____ Working data

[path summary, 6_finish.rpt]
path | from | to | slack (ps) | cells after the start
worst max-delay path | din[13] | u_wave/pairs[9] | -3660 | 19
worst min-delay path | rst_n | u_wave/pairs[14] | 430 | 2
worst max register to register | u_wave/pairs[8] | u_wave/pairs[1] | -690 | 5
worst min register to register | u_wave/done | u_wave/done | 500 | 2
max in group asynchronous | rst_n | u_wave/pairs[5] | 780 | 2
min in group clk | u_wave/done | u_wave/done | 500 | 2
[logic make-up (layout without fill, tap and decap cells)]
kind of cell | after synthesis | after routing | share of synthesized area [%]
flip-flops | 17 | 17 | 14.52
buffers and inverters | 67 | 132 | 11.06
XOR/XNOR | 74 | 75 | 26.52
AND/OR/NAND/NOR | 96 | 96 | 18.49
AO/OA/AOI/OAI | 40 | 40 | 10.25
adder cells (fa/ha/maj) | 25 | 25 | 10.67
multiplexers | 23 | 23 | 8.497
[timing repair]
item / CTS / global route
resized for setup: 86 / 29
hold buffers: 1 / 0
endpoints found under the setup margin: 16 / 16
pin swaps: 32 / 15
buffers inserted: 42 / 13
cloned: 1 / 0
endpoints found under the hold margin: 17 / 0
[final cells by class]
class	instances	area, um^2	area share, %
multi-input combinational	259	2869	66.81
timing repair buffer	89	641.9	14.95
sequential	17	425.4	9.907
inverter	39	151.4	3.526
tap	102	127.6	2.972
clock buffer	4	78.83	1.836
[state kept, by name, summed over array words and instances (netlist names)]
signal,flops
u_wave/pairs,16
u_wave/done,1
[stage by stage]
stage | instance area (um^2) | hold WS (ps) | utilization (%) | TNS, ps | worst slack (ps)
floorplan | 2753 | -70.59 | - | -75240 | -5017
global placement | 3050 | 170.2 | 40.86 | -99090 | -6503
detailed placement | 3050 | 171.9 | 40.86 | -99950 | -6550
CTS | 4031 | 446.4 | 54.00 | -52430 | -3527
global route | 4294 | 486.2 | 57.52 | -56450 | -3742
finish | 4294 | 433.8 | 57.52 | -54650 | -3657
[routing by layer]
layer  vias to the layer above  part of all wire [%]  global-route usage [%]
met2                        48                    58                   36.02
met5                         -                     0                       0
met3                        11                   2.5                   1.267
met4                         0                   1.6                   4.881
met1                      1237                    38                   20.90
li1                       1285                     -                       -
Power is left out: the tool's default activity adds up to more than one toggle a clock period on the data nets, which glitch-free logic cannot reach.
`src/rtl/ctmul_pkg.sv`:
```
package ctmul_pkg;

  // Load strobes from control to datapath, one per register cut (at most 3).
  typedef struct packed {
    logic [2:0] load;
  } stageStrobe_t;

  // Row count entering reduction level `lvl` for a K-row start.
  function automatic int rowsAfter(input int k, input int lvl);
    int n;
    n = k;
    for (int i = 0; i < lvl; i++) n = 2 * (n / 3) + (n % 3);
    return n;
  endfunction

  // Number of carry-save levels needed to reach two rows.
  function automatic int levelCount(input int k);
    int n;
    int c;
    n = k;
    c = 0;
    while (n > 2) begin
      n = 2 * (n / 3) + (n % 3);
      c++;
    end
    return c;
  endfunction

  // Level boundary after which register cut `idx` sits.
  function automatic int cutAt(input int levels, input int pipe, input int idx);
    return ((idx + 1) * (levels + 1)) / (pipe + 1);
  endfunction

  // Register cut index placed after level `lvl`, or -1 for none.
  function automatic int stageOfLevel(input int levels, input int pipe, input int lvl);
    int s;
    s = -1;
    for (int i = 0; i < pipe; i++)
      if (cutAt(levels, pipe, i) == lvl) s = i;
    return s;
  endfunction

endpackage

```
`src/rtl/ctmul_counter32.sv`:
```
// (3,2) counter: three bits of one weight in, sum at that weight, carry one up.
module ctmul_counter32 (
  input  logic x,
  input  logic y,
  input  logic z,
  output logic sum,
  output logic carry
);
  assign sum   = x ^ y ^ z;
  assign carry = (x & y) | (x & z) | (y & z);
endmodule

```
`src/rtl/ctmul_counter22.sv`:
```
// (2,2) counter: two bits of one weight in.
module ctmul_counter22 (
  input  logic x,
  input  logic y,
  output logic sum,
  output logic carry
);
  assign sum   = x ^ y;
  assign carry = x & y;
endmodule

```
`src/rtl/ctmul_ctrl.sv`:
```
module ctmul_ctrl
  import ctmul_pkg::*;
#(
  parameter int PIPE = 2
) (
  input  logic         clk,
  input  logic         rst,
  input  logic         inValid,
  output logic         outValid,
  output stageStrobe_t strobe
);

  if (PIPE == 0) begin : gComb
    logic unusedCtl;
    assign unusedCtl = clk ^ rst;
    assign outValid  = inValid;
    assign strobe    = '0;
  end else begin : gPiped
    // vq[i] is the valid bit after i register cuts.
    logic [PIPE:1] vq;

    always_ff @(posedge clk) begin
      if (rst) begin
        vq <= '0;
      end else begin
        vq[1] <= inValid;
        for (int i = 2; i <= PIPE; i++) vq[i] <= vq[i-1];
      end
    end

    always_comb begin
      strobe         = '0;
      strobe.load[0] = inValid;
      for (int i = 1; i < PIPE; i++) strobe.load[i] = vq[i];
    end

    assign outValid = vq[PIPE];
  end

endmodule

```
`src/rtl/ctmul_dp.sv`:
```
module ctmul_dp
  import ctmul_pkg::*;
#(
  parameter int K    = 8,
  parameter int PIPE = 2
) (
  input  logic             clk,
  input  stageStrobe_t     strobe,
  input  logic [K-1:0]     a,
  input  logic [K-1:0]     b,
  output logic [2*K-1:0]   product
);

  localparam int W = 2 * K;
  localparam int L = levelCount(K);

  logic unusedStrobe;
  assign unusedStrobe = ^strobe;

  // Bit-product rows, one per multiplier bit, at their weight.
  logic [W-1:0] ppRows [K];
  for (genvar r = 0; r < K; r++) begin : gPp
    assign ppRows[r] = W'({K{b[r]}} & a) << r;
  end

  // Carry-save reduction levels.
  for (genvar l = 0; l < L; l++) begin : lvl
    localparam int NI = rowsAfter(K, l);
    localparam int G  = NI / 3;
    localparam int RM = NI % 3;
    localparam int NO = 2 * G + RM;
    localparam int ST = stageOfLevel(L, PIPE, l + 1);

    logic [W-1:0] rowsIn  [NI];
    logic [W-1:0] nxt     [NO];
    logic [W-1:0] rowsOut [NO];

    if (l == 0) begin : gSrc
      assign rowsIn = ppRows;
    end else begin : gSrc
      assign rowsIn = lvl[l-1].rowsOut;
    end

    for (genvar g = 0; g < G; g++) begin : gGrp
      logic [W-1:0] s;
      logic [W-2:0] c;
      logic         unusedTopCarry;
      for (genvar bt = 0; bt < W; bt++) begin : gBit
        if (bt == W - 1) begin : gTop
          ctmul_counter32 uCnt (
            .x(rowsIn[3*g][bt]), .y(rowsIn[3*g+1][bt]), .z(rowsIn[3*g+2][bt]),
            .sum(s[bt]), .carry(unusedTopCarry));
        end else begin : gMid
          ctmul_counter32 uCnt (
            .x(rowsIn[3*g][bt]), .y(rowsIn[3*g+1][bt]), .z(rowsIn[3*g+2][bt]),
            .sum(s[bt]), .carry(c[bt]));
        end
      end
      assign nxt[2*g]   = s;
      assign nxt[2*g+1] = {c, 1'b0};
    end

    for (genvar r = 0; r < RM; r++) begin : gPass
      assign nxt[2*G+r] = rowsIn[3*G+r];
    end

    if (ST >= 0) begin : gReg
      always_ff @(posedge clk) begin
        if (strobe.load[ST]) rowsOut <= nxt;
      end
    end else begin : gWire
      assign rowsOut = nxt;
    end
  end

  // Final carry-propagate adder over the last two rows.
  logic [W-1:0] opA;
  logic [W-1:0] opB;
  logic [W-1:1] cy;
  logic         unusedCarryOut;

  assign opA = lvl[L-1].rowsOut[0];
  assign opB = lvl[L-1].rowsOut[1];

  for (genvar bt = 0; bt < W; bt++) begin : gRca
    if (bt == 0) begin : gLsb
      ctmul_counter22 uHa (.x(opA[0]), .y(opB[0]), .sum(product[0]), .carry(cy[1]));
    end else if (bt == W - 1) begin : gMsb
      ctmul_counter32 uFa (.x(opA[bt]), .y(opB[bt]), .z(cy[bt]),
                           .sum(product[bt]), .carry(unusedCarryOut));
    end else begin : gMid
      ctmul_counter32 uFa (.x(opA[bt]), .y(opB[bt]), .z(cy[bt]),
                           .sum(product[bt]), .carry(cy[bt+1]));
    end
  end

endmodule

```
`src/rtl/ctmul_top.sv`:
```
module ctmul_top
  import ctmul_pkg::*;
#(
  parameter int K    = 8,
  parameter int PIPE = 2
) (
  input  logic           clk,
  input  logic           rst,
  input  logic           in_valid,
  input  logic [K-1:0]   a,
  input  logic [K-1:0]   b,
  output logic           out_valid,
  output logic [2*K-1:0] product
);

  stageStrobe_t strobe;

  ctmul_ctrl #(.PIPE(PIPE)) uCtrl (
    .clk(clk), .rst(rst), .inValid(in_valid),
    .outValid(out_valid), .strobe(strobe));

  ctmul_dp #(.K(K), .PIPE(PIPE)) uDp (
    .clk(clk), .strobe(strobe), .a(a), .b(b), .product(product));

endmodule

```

________

For each line in the data that contains the string "placement", give a copy of that line.

Output below:
global placement | 3050 | 170.2 | 40.86 | -99090 | -6503
detailed placement | 3050 | 171.9 | 40.86 | -99950 | -6550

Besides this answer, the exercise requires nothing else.